— Instructions to follow —
Copy each line of the data below with the word "about".
=== Section Start ===
This design comes from an exercise in tuning for small area and a short achievable clock period on the open sky130 flow, not from production work.
The RTL was checked by simulation tests, not by an equivalence proof against the original design.
No activity file was given, so power comes from the tool's default toggle rates.

**flow/flow/run.sh**
```bash
#!/bin/bash
# Own layout flow: the standard layout (standard.sh, standard synthesis) with
#  - timing repair aiming at 10 ns of setup slack instead of 0, on the worst path only
#    (the clock period and the constraints are unchanged; this only makes
#    repair_timing work harder),
#  - buffers from synthesis removed at floorplan (instead of a first timing repair),
#  - buf_4 port buffers and cell resizing across footprints,
#  - a clock tree of clkbuf_8 cells without dummy loads.
# Each tool's full output stays in orfs/logs (per step); make's own output goes to make.log.
set -euo pipefail
bash standard.sh \
  SETUP_SLACK_MARGIN=10 TNS_END_PERCENT=0 REMOVE_ABC_BUFFERS=1 \
  MATCH_CELL_FOOTPRINT=0 \
  "BUFFER_PORTS_ARGS=-buffer_cell sky130_fd_sc_hd__buf_4" \
  "CTS_ARGS=-sink_clustering_enable -repair_clock_nets -dont_use_dummy_load -sink_clustering_size 16 -sink_clustering_max_diameter 60 -buf_list sky130_fd_sc_hd__clkbuf_8" \
  finish > make.log 2>&1
```
**flow/constraint.sdc**
```tcl
create_clock -name core_clock -period 22.0 [get_ports {clk}]
set_input_delay 4.4000 -clock core_clock [delete_from_list [all_inputs] [get_ports {clk}]]
set_output_delay 4.4000 -clock core_clock [all_outputs]
set_load 0.01 [all_outputs]
```
What follows belongs to an exercise in optimizing a design on an open flow for small area; a production flow would make more cautious choices. Function was checked by simulation only, so behaviour that the tests miss may differ from the original. No activity file was given, so power comes from the tool's default toggle rates.

job 8730:
==> flow/design.v <==
module router_fsm(input clock,resetn,pkt_valid,fifo_full,fifo_empty_0,fifo_empty_1,fifo_empty_2,soft_reset_0,soft_reset_1,soft_reset_2,parity_done,low_pkt_valid,input[1:0]data_in, output write_enb_reg,detect_add,ld_state,laf_state,lfd_state,rst_int_reg,busy,output reg [1:0]temp);
parameter decode_address    =3'b000,
	  load_first_data   =3'b001,
	  load_data         =3'b010,
	  fifo_full_state   =3'b011,
	  load_after_full   =3'b100,
	  load_parity       =3'b101,
	  check_parity_error=3'b110,
	  wait_till_empty   =3'b111;
reg [2:0]ps,ns;
always@(posedge clock)
	if(ps==decode_address)
		temp<=data_in;
wire sel_empty = (data_in==2'b00) ? fifo_empty_0 : (data_in==2'b01) ? fifo_empty_1 : fifo_empty_2;
wire cur_empty = (temp==2'b00) ? fifo_empty_0 : (temp==2'b01) ? fifo_empty_1 : (temp==2'b10) ? fifo_empty_2 : 1'b0;
wire cur_sr    = (temp==2'b00) ? soft_reset_0 : (temp==2'b01) ? soft_reset_1 : (temp==2'b10) ? soft_reset_2 : 1'b0;
always@(posedge clock)
	if(!resetn || cur_sr)
		ps<=decode_address;
	else
		ps<=ns;
always@(*)
begin
	ns=ps;
	case(ps)
		decode_address:
			if(pkt_valid && data_in!=2'b11)
				ns = sel_empty ? load_first_data : wait_till_empty;
		load_first_data:
			ns=load_data;
		load_data:
			if(fifo_full)
				ns=fifo_full_state;
			else if(!pkt_valid)
				ns=load_parity;
		fifo_full_state:
			if(!fifo_full)
				ns=load_after_full;
		load_after_full:
			if(parity_done)
				ns=decode_address;
			else if(low_pkt_valid)
				ns=load_parity;
			else
				ns=load_data;
		load_parity:
			ns=check_parity_error;
		check_parity_error:
			ns = fifo_full ? fifo_full_state : decode_address;
		wait_till_empty:
			if(cur_empty)
				ns=load_first_data;
	endcase
end
assign detect_add = (ps==decode_address);
assign lfd_state  = (ps==load_first_data);
assign ld_state   = (ps==load_data);
assign busy = (ps!=decode_address) && (ps!=load_data);
assign write_enb_reg = (ps==load_data) || (ps==load_parity) || (ps==load_after_full);
assign laf_state = (ps==load_after_full);
assign rst_int_reg = (ps==check_parity_error);
endmodule
module router_sync(input clock,resetn,full_0,full_1,full_2,empty_0,empty_1,empty_2,write_enb_reg,read_enb_0,read_enb_1,read_enb_2,input[1:0]temp,output [2:0]write_enb,output vld_out_0,vld_out_1,vld_out_2,output fifo_full,output soft_reset_0,soft_reset_1,soft_reset_2);
assign fifo_full = (temp==2'b00) ? full_0 : (temp==2'b01) ? full_1 : (temp==2'b10) ? full_2 : 1'b0;
assign write_enb = write_enb_reg ? {temp==2'b10, temp==2'b01, temp==2'b00} : 3'b000;
assign vld_out_0 = ~empty_0;
assign vld_out_1 = ~empty_1;
assign vld_out_2 = ~empty_2;
router_wdog W0 (.clock(clock),.resetn(resetn),.vld(vld_out_0),.read_enb(read_enb_0),.soft_reset(soft_reset_0));
router_wdog W1 (.clock(clock),.resetn(resetn),.vld(vld_out_1),.read_enb(read_enb_1),.soft_reset(soft_reset_1));
router_wdog W2 (.clock(clock),.resetn(resetn),.vld(vld_out_2),.read_enb(read_enb_2),.soft_reset(soft_reset_2));
endmodule
module router_wdog(input clock,resetn,vld,read_enb,output soft_reset);
reg [4:0]count;
assign soft_reset = count==5'b10000;
always@(posedge clock)
	if(!resetn || !vld || read_enb)
		count<=0;
	else
		count<={count[3:0], ~(count[4]^count[2])};
endmodule
module router_reg(input clock,resetn,pkt_valid,fifo_full,rst_int_reg,detect_add,ld_state,laf_state,lfd_state,input[7:0]data_in,output reg err,parity_done,low_pkt_valid,output reg[7:0]dout);
reg[7:0]full_byte,parity_diff;
wire hdr_ld = detect_add && pkt_valid && data_in[1:0]!=2'b11;
always@(posedge clock)
	if(hdr_ld || (ld_state && !fifo_full))
		dout<=data_in;
	else if(laf_state)
		dout<=full_byte;
always@(posedge clock)
	if(ld_state && fifo_full)
		full_byte<=data_in;
always@(posedge clock)
	if(detect_add)
		parity_diff<= hdr_ld ? data_in : 8'd0;
	else if(ld_state)
		parity_diff<=parity_diff^data_in;
always@(posedge clock)
	if(!resetn || rst_int_reg)
		low_pkt_valid<=1'b0;
	else if(ld_state && !pkt_valid)
		low_pkt_valid<=1'b1;
always@(posedge clock)
	if(!resetn)
		parity_done<=1'b0;
	else if((ld_state && !fifo_full && !pkt_valid) || (laf_state && low_pkt_valid))
		parity_done<=1'b1;
	else if(detect_add)
		parity_done<=1'b0;
always@(posedge clock)
	if(!resetn)
		err<=1'b0;
	else if(parity_done)
		err<= |parity_diff;
endmodule
module router_fifo(input clock,resetn,soft_reset,write_enb,read_enb,input[7:0]data_in,output full,empty,output [7:0]data_out);
reg [3:0]count;
reg cleared;
reg [7:0]mem[15:0];
integer i;
assign full  = count==4'd15;
assign empty = count==4'd0;
wire wr = write_enb && !full;
wire rd = read_enb && !empty;
always@(posedge clock)
	if(wr) begin
		mem[0]<=data_in;
		for(i=1;i<16;i=i+1)
			mem[i]<=mem[i-1];
	end
always@(posedge clock)
	if(!resetn || soft_reset)
		count<=0;
	else if(wr && !rd)
		count<=count+1'b1;
	else if(rd && !wr)
		count<=count-1'b1;
always@(posedge clock)
	if(!resetn || soft_reset)
		cleared<=1'b1;
	else if(rd)
		cleared<=1'b0;
reg [7:0]r; integer j;
always@(*) begin
	r=0;
	for(j=0;j<16;j=j+1) if(count==j && !cleared) r = r | mem[j];
end
assign data_out = r;
endmodule
module router_top(input clock,resetn,read_enb_0,read_enb_1,read_enb_2,pkt_valid,input [7:0]data_in, output [7:0]data_out_0,data_out_1,data_out_2, output vld_out_0,vld_out_1,vld_out_2,err,busy);
wire [2:0]write_enb;
wire [7:0]dout;
wire [1:0]temp;
wire fifo_full,empty_0,empty_1,empty_2,full_0,full_1,full_2,soft_reset_0,soft_reset_1,soft_reset_2;
wire parity_done,low_pkt_valid,write_enb_reg,detect_add,ld_state,laf_state,lfd_state,rst_int_reg;
router_fsm FSM1 (.clock(clock),.resetn(resetn),.pkt_valid(pkt_valid),.fifo_full(fifo_full),
	.fifo_empty_0(empty_0),.fifo_empty_1(empty_1),.fifo_empty_2(empty_2),
	.soft_reset_0(soft_reset_0),.soft_reset_1(soft_reset_1),.soft_reset_2(soft_reset_2),
	.parity_done(parity_done),.low_pkt_valid(low_pkt_valid),.data_in(data_in[1:0]),
	.write_enb_reg(write_enb_reg),.detect_add(detect_add),.ld_state(ld_state),.laf_state(laf_state),
	.lfd_state(lfd_state),.rst_int_reg(rst_int_reg),.busy(busy),.temp(temp));
router_sync SYNC1 (.clock(clock),.resetn(resetn),.temp(temp),.full_0(full_0),.full_1(full_1),.full_2(full_2),
	.empty_0(empty_0),.empty_1(empty_1),.empty_2(empty_2),.write_enb_reg(write_enb_reg),
	.read_enb_0(read_enb_0),.read_enb_1(read_enb_1),.read_enb_2(read_enb_2),.write_enb(write_enb),
	.vld_out_0(vld_out_0),.vld_out_1(vld_out_1),.vld_out_2(vld_out_2),.fifo_full(fifo_full),
	.soft_reset_0(soft_reset_0),.soft_reset_1(soft_reset_1),.soft_reset_2(soft_reset_2));
router_reg REG1 (.clock(clock),.resetn(resetn),.pkt_valid(pkt_valid),.fifo_full(fifo_full),.rst_int_reg(rst_int_reg),
	.detect_add(detect_add),.ld_state(ld_state),.laf_state(laf_state),.lfd_state(lfd_state),.data_in(data_in),
	.err(err),.parity_done(parity_done),.low_pkt_valid(low_pkt_valid),.dout(dout));
router_fifo FIFO0 (.clock(clock),.resetn(resetn),.soft_reset(soft_reset_0),.write_enb(write_enb[0]),.read_enb(read_enb_0),.data_in(dout),.full(full_0),.empty(empty_0),.data_out(data_out_0));
router_fifo FIFO1 (.clock(clock),.resetn(resetn),.soft_reset(soft_reset_1),.write_enb(write_enb[1]),.read_enb(read_enb_1),.data_in(dout),.full(full_1),.empty(empty_1),.data_out(data_out_1));
router_fifo FIFO2 (.clock(clock),.resetn(resetn),.soft_reset(soft_reset_2),.write_enb(write_enb[2]),.read_enb(read_enb_2),.data_in(dout),.full(full_2),.empty(empty_2),.data_out(data_out_2));
endmodule
Settings: LEC_CHECK=0, ABC_AREA=1, CAP_MARGIN=20, CORE_MARGIN=2, CORE_UTILIZATION=60, PLACE_DENSITY=0.85, SLEW_MARGIN=20; clock period 5.0 ns.
standard.sh (not shown) runs the stock make flow with config.mk's settings and CLKGATE_MAP_FILE= SYNTH_SCRIPT=/design/flow/synth_recipe.tcl, a recipe that flattens the netlist after the stock synthesis.
==> flow/flow/run.sh <==
#!/bin/bash
set -euo pipefail
export BUFFER_PORTS_ARGS="-buffer_cell sky130_fd_sc_hd__buf_1"
export CTS_ARGS="-sink_clustering_enable -repair_clock_nets -sink_clustering_size 30 -sink_clustering_max_diameter 80 -dont_use_dummy_load -root_buf sky130_fd_sc_hd__clkbuf_8 -tree_buf sky130_fd_sc_hd__clkbuf_8"
bash standard.sh > run_standard.log 2>&1
Changes in job 7349 relative to job 8730:
Settings: clearing PLACE_DENSITY, which used to be 0.85.
--- outcome ---
Relative to job 8730, via total after detailed routing has gone down in job 7349.
Higher logic gate share of total power goes to job 8730 over job 7349.
NOTE: worst hold slack in job 7349 exceeds that of job 8730
Per the comparison of job 7349 with job 8730, non-clock buffer count went up, wire length went up by about 4%.
Job 7349 finished every stage and its layout cleared the timing, design-rule and antenna checks.
The proportion of register bits with asynchronous set or reset after synthesis of job 7349 and that of job 8730 are within noise of each other.
Here is what was changed in the inputs of job 6910 compared with job 7349.
Settings: swapping 60 for 65 in CORE_UTILIZATION.
==> comparison <==
Reported for job 6910 and job 7349, hold-fix buffer count after cts turned out identical to the last digit.
Of job 6910 and job 7349, the lower post-layout utilization of the core belongs to job 7349.
Of job 6910 and job 7349, the higher first-iteration DRC count belongs to job 7349.
In job 6910, routing usage on met3 is lower than in job 7349.
Final RePlAce weighted congestion: job 6910 vs job 7349 up 0.57%
What job 7192 does differently from job 6910 at the input level:
Settings: swapping 20 for 0 in CAP_MARGIN; swapping 20 for 0 in SLEW_MARGIN.
Results
For job 7192 and job 6910, there was not a single run that failed to finish clean.
Job 7192 and job 6910 ended up with nearly the same clock network fraction of total power.
The worst-case setup margin in the final layout on job 6910 is in line with that on job 7192.
As far as fraction of registers with async set/reset goes, job 7192 and job 6910 are indistinguishable; the numbers are identical.
Reported for job 7192 and job 6910, post-detailed-routing wire length turned out identical to the last digit.
Re largest net degree at the start of global routing: no difference whatsoever between job 6910 and job 7192.
Taking job 6910 as the reference, in job 7192 sequential cell count ~0 delta; setup slack after placement roughly the same.
Any difference in cell area between job 7192 and job 6910 is small enough to ignore.
Diff job 7192..job 6910 | area used by multi-input combinational logic | unchanged

==> port drivers added, routing unchanged <==
Ports are ideal in the flow. The routed layouts listed here were re-timed in OpenROAD. Step 1: set_driving_cell puts a clkbuf_16 on clock and a buf_2 on each other input, an assumption about the parent block. Step 2, shift: input delay + t, output delay - t, t = (earliest + latest rising clock arrival at the registers) / 2. This alone moves slack from input paths to output paths. Three values: ideal, step 1, step 2; two values: the first two.
run | t, ns | setup WS [ns] | clock arrival spread, ns | worst register clock-pin slew, ns | cell pins on the clock port's net
job 8730 | 0.640 | 1.138 / 1.096 / 1.736 | 0.082 / 0.082 | 0.12 / 0.12 | 1
job 7349 | 0.625 | 1.128 / 1.081 / 1.707 | 0.075 / 0.075 | 0.12 / 0.12 | 1
job 6910 | 0.640 | 1.106 / 1.059 / 1.699 | 0.078 / 0.078 | 0.11 / 0.11 | 1
job 7192 | 0.640 | 1.106 / 1.059 / 1.699 | 0.078 / 0.078 | 0.11 / 0.11 | 1
After both steps every run listed still meets setup and hold.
=== Section End ===
— Solved problem —
Per the comparison of job 7349 with job 8730, non-clock buffer count went up, wire length went up by about 4%.
Ports are ideal in the flow. The routed layouts listed here were re-timed in OpenROAD. Step 1: set_driving_cell puts a clkbuf_16 on clock and a buf_2 on each other input, an assumption about the parent block. Step 2, shift: input delay + t, output delay - t, t = (earliest + latest rising clock arrival at the registers) / 2. This alone moves slack from input paths to output paths. Three values: ideal, step 1, step 2; two values: the first two.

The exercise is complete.